* _Provided material_
=== Section Start ===

**src/rtl/coriolis_fp_pkg.sv**
```systemverilog
`default_nettype none
// ============================================================================
//  Module   : coriolis_fp_pkg
//  Purpose  : Shared constants, types and helpers for the coriolis FloPoCo
//             floating-point datapath blocks.
//  Revision : 1.0  initial release
// ============================================================================
package coriolis_fp_pkg;

  // FloPoCo exception field: 00 zero, 01 normal, 10 infinity, 11 NaN
  localparam logic [1:0] FPC_EF_NORMAL = 2'b01;

  // Pipeline depth of the FPMult_8_23_8_23_8_23 instance in this kernel
  localparam int FPMUL_LAT = 3;

  // Operand width: 2-bit exception field followed by an IEEE single
  localparam int STREAMW_DEFAULT = 34;

  // Field view of a FloPoCo single-precision word
  typedef struct packed {
    logic [1:0]  exc;
    logic        sign;
    logic [7:0]  exp;
    logic [22:0] frac;
  } fpc_word_t;

  // Tag width able to name n requesters; never narrower than one bit
  function automatic int tag_width(input int n);
    return (n <= 2) ? 1 : $clog2(n);
  endfunction

endpackage : coriolis_fp_pkg
`default_nettype wire

```
**src/rtl/coriolis_rr_arbiter.sv**
```systemverilog
`default_nettype none
// ============================================================================
//  Module   : coriolis_rr_arbiter
//  Purpose  : Round-robin arbiter. Searches from the pointer upward (mod NREQ)
//             and grants the first active request; the pointer then moves
//             just past the winner. Holds everything when en is low.
//  Revision : 1.0  initial release
// ============================================================================
module coriolis_rr_arbiter
  import coriolis_fp_pkg::*;
#(
  parameter int NREQ = 2,
  parameter int TAGW = tag_width(NREQ)
) (
  input  logic            clk,
  input  logic            rst,
  input  logic [NREQ-1:0] req,
  input  logic            en,
  output logic [NREQ-1:0] grant,
  output logic [TAGW-1:0] grant_idx,
  output logic            any
);

  logic [TAGW-1:0] r_ptr;

  // Priority search starting at the pointer; with no winner the index
  // reports the pointer so the operand mux has a defined select.
  always_comb begin
    grant     = '0;
    grant_idx = r_ptr;
    any       = 1'b0;
    for (int k = 0; k < NREQ; k++) begin
      for (int i = 0; i < NREQ; i++) begin
        if (en && !any && req[i] && (i == ((int'(r_ptr) + k) % NREQ))) begin
          any       = 1'b1;
          grant[i]  = 1'b1;
          grant_idx = TAGW'(i);
        end
      end
    end
  end

  // Pointer advances to the requester after the winner; holds otherwise
  always_ff @(posedge clk or posedge rst) begin
    if (rst) begin
      r_ptr <= '0;
    end else if (any) begin
      r_ptr <= (grant_idx == TAGW'(NREQ - 1)) ? '0 : grant_idx + TAGW'(1);
    end
  end

endmodule : coriolis_rr_arbiter
`default_nettype wire

```
**src/rtl/coriolis_fpmul_share_ctrl.sv**
```systemverilog
`default_nettype none
// ============================================================================
//  Module   : coriolis_fpmul_share_ctrl
//  Purpose  : Shares one pipelined FloPoCo multiplier among NREQ streaming
//             requesters. Issues round-robin, tracks ownership in a shadow
//             pipeline matching the multiplier depth, routes results back
//             and freezes the multiplier when the head owner is not ready.
//  Revision : 1.0  initial release
// ============================================================================
module coriolis_fpmul_share_ctrl
  import coriolis_fp_pkg::*;
#(
  parameter int NREQ    = 2,
  parameter int STREAMW = STREAMW_DEFAULT,
  parameter int LAT     = FPMUL_LAT,
  parameter int TAGW    = tag_width(NREQ)
) (
  input  logic                    clk,
  input  logic                    rst,
  input  logic [NREQ-1:0]         req_valid,
  output logic [NREQ-1:0]         req_ready,
  input  logic [NREQ*STREAMW-1:0] req_x,
  input  logic [NREQ*STREAMW-1:0] req_y,
  output logic [NREQ-1:0]         resp_valid,
  input  logic [NREQ-1:0]         resp_ready,
  output logic [STREAMW-1:0]      resp_data,
  output logic [STREAMW-1:0]      mul_x,
  output logic [STREAMW-1:0]      mul_y,
  output logic                    mul_stall,
  input  logic [STREAMW-1:0]      mul_r,
  output logic                    busy,
  output logic [15:0]             issue_cnt
);

  // Shadow pipeline: one {valid, owner tag} per multiplier stage
  logic            r_v   [LAT];
  logic [TAGW-1:0] r_tag [LAT];
  logic [15:0]     r_issue_cnt;

  logic            w_head_v;
  logic [TAGW-1:0] w_head_tag;
  logic            w_head_rdy;
  logic            w_stall;
  logic            w_arb_en;
  logic [NREQ-1:0] w_grant;
  logic [TAGW-1:0] w_grant_idx;
  logic            w_grant_any;

  assign w_head_v   = r_v[LAT-1];
  assign w_head_tag = r_tag[LAT-1];

  // Ready of the requester that owns the head result
  always_comb begin
    w_head_rdy = 1'b0;
    for (int i = 0; i < NREQ; i++) begin
      if (w_head_tag == TAGW'(i)) begin
        w_head_rdy = resp_ready[i];
      end
    end
  end

  // Freeze the whole pipe when a valid head cannot be delivered. No issue
  // is allowed while reset is asserted so req_ready reads zero at once.
  assign w_stall  = w_head_v & ~w_head_rdy;
  assign w_arb_en = ~w_stall & ~rst;

  coriolis_rr_arbiter #(
    .NREQ (NREQ),
    .TAGW (TAGW)
  ) u_arb (
    .clk       (clk),
    .rst       (rst),
    .req       (req_valid),
    .en        (w_arb_en),
    .grant     (w_grant),
    .grant_idx (w_grant_idx),
    .any       (w_grant_any)
  );

  // Steer the selected requester's operands to the multiplier
  always_comb begin
    mul_x = req_x[STREAMW-1:0];
    mul_y = req_y[STREAMW-1:0];
    for (int i = 0; i < NREQ; i++) begin
      if (w_grant_idx == TAGW'(i)) begin
        mul_x = req_x[i*STREAMW +: STREAMW];
        mul_y = req_y[i*STREAMW +: STREAMW];
      end
    end
  end

  // Advance the shadow pipe in lockstep with the multiplier enable
  always_ff @(posedge clk or posedge rst) begin
    if (rst) begin
      for (int s = 0; s < LAT; s++) begin
        r_v[s]   <= 1'b0;
        r_tag[s] <= '0;
      end
    end else if (!w_stall) begin
      r_v[0]   <= w_grant_any;
      r_tag[0] <= w_grant_idx;
      for (int s = 1; s < LAT; s++) begin
        r_v[s]   <= r_v[s-1];
        r_tag[s] <= r_tag[s-1];
      end
    end
  end

  // Count accepted transfers, wrapping naturally at 16 bits
  always_ff @(posedge clk or posedge rst) begin
    if (rst) begin
      r_issue_cnt <= '0;
    end else if (w_grant_any) begin
      r_issue_cnt <= r_issue_cnt + 16'd1;
    end
  end

  // Decode the head owner into a one-hot result valid
  always_comb begin
    resp_valid = '0;
    for (int i = 0; i < NREQ; i++) begin
      resp_valid[i] = w_head_v && (w_head_tag == TAGW'(i));
    end
  end

  // Busy whenever any stage carries a live operation
  always_comb begin
    busy = 1'b0;
    for (int s = 0; s < LAT; s++) begin
      busy = busy | r_v[s];
    end
  end

  assign req_ready = w_grant;
  assign mul_stall = w_stall;
  assign resp_data = mul_r;
  assign issue_cnt = r_issue_cnt;

endmodule : coriolis_fpmul_share_ctrl
`default_nettype wire
```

=== Section End ===

* _What to do_
Each record above has to be set down again, exactly and completely.

* _Final answer_
**src/rtl/coriolis_fp_pkg.sv**
```systemverilog
`default_nettype none
// ============================================================================
//  Module   : coriolis_fp_pkg
//  Purpose  : Shared constants, types and helpers for the coriolis FloPoCo
//             floating-point datapath blocks.
//  Revision : 1.0  initial release
// ============================================================================
package coriolis_fp_pkg;

  // FloPoCo exception field: 00 zero, 01 normal, 10 infinity, 11 NaN
  localparam logic [1:0] FPC_EF_NORMAL = 2'b01;

  // Pipeline depth of the FPMult_8_23_8_23_8_23 instance in this kernel
  localparam int FPMUL_LAT = 3;

  // Operand width: 2-bit exception field followed by an IEEE single
  localparam int STREAMW_DEFAULT = 34;

  // Field view of a FloPoCo single-precision word
  typedef struct packed {
    logic [1:0]  exc;
    logic        sign;
    logic [7:0]  exp;
    logic [22:0] frac;
  } fpc_word_t;

  // Tag width able to name n requesters; never narrower than one bit
  function automatic int tag_width(input int n);
    return (n <= 2) ? 1 : $clog2(n);
  endfunction

endpackage : coriolis_fp_pkg
`default_nettype wire

```
**src/rtl/coriolis_rr_arbiter.sv**
```systemverilog
`default_nettype none
// ============================================================================
//  Module   : coriolis_rr_arbiter
//  Purpose  : Round-robin arbiter. Searches from the pointer upward (mod NREQ)
//             and grants the first active request; the pointer then moves
//             just past the winner. Holds everything when en is low.
//  Revision : 1.0  initial release
// ============================================================================
module coriolis_rr_arbiter
  import coriolis_fp_pkg::*;
#(
  parameter int NREQ = 2,
  parameter int TAGW = tag_width(NREQ)
) (
  input  logic            clk,
  input  logic            rst,
  input  logic [NREQ-1:0] req,
  input  logic            en,
  output logic [NREQ-1:0] grant,
  output logic [TAGW-1:0] grant_idx,
  output logic            any
);

  logic [TAGW-1:0] r_ptr;

  // Priority search starting at the pointer; with no winner the index
  // reports the pointer so the operand mux has a defined select.
  always_comb begin
    grant     = '0;
    grant_idx = r_ptr;
    any       = 1'b0;
    for (int k = 0; k < NREQ; k++) begin
      for (int i = 0; i < NREQ; i++) begin
        if (en && !any && req[i] && (i == ((int'(r_ptr) + k) % NREQ))) begin
          any       = 1'b1;
          grant[i]  = 1'b1;
          grant_idx = TAGW'(i);
        end
      end
    end
  end

  // Pointer advances to the requester after the winner; holds otherwise
  always_ff @(posedge clk or posedge rst) begin
    if (rst) begin
      r_ptr <= '0;
    end else if (any) begin
      r_ptr <= (grant_idx == TAGW'(NREQ - 1)) ? '0 : grant_idx + TAGW'(1);
    end
  end

endmodule : coriolis_rr_arbiter
`default_nettype wire

```
**src/rtl/coriolis_fpmul_share_ctrl.sv**
```systemverilog
`default_nettype none
// ============================================================================
//  Module   : coriolis_fpmul_share_ctrl
//  Purpose  : Shares one pipelined FloPoCo multiplier among NREQ streaming
//             requesters. Issues round-robin, tracks ownership in a shadow
//             pipeline matching the multiplier depth, routes results back
//             and freezes the multiplier when the head owner is not ready.
//  Revision : 1.0  initial release
// ============================================================================
module coriolis_fpmul_share_ctrl
  import coriolis_fp_pkg::*;
#(
  parameter int NREQ    = 2,
  parameter int STREAMW = STREAMW_DEFAULT,
  parameter int LAT     = FPMUL_LAT,
  parameter int TAGW    = tag_width(NREQ)
) (
  input  logic                    clk,
  input  logic                    rst,
  input  logic [NREQ-1:0]         req_valid,
  output logic [NREQ-1:0]         req_ready,
  input  logic [NREQ*STREAMW-1:0] req_x,
  input  logic [NREQ*STREAMW-1:0] req_y,
  output logic [NREQ-1:0]         resp_valid,
  input  logic [NREQ-1:0]         resp_ready,
  output logic [STREAMW-1:0]      resp_data,
  output logic [STREAMW-1:0]      mul_x,
  output logic [STREAMW-1:0]      mul_y,
  output logic                    mul_stall,
  input  logic [STREAMW-1:0]      mul_r,
  output logic                    busy,
  output logic [15:0]             issue_cnt
);

  // Shadow pipeline: one {valid, owner tag} per multiplier stage
  logic            r_v   [LAT];
  logic [TAGW-1:0] r_tag [LAT];
  logic [15:0]     r_issue_cnt;

  logic            w_head_v;
  logic [TAGW-1:0] w_head_tag;
  logic            w_head_rdy;
  logic            w_stall;
  logic            w_arb_en;
  logic [NREQ-1:0] w_grant;
  logic [TAGW-1:0] w_grant_idx;
  logic            w_grant_any;

  assign w_head_v   = r_v[LAT-1];
  assign w_head_tag = r_tag[LAT-1];

  // Ready of the requester that owns the head result
  always_comb begin
    w_head_rdy = 1'b0;
    for (int i = 0; i < NREQ; i++) begin
      if (w_head_tag == TAGW'(i)) begin
        w_head_rdy = resp_ready[i];
      end
    end
  end

  // Freeze the whole pipe when a valid head cannot be delivered. No issue
  // is allowed while reset is asserted so req_ready reads zero at once.
  assign w_stall  = w_head_v & ~w_head_rdy;
  assign w_arb_en = ~w_stall & ~rst;

  coriolis_rr_arbiter #(
    .NREQ (NREQ),
    .TAGW (TAGW)
  ) u_arb (
    .clk       (clk),
    .rst       (rst),
    .req       (req_valid),
    .en        (w_arb_en),
    .grant     (w_grant),
    .grant_idx (w_grant_idx),
    .any       (w_grant_any)
  );

  // Steer the selected requester's operands to the multiplier
  always_comb begin
    mul_x = req_x[STREAMW-1:0];
    mul_y = req_y[STREAMW-1:0];
    for (int i = 0; i < NREQ; i++) begin
      if (w_grant_idx == TAGW'(i)) begin
        mul_x = req_x[i*STREAMW +: STREAMW];
        mul_y = req_y[i*STREAMW +: STREAMW];
      end
    end
  end

  // Advance the shadow pipe in lockstep with the multiplier enable
  always_ff @(posedge clk or posedge rst) begin
    if (rst) begin
      for (int s = 0; s < LAT; s++) begin
        r_v[s]   <= 1'b0;
        r_tag[s] <= '0;
      end
    end else if (!w_stall) begin
      r_v[0]   <= w_grant_any;
      r_tag[0] <= w_grant_idx;
      for (int s = 1; s < LAT; s++) begin
        r_v[s]   <= r_v[s-1];
        r_tag[s] <= r_tag[s-1];
      end
    end
  end

  // Count accepted transfers, wrapping naturally at 16 bits
  always_ff @(posedge clk or posedge rst) begin
    if (rst) begin
      r_issue_cnt <= '0;
    end else if (w_grant_any) begin
      r_issue_cnt <= r_issue_cnt + 16'd1;
    end
  end

  // Decode the head owner into a one-hot result valid
  always_comb begin
    resp_valid = '0;
    for (int i = 0; i < NREQ; i++) begin
      resp_valid[i] = w_head_v && (w_head_tag == TAGW'(i));
    end
  end

  // Busy whenever any stage carries a live operation
  always_comb begin
    busy = 1'b0;
    for (int s = 0; s < LAT; s++) begin
      busy = busy | r_v[s];
    end
  end

  assign req_ready = w_grant;
  assign mul_stall = w_stall;
  assign resp_data = mul_r;
  assign issue_cnt = r_issue_cnt;

endmodule : coriolis_fpmul_share_ctrl
`default_nettype wire
```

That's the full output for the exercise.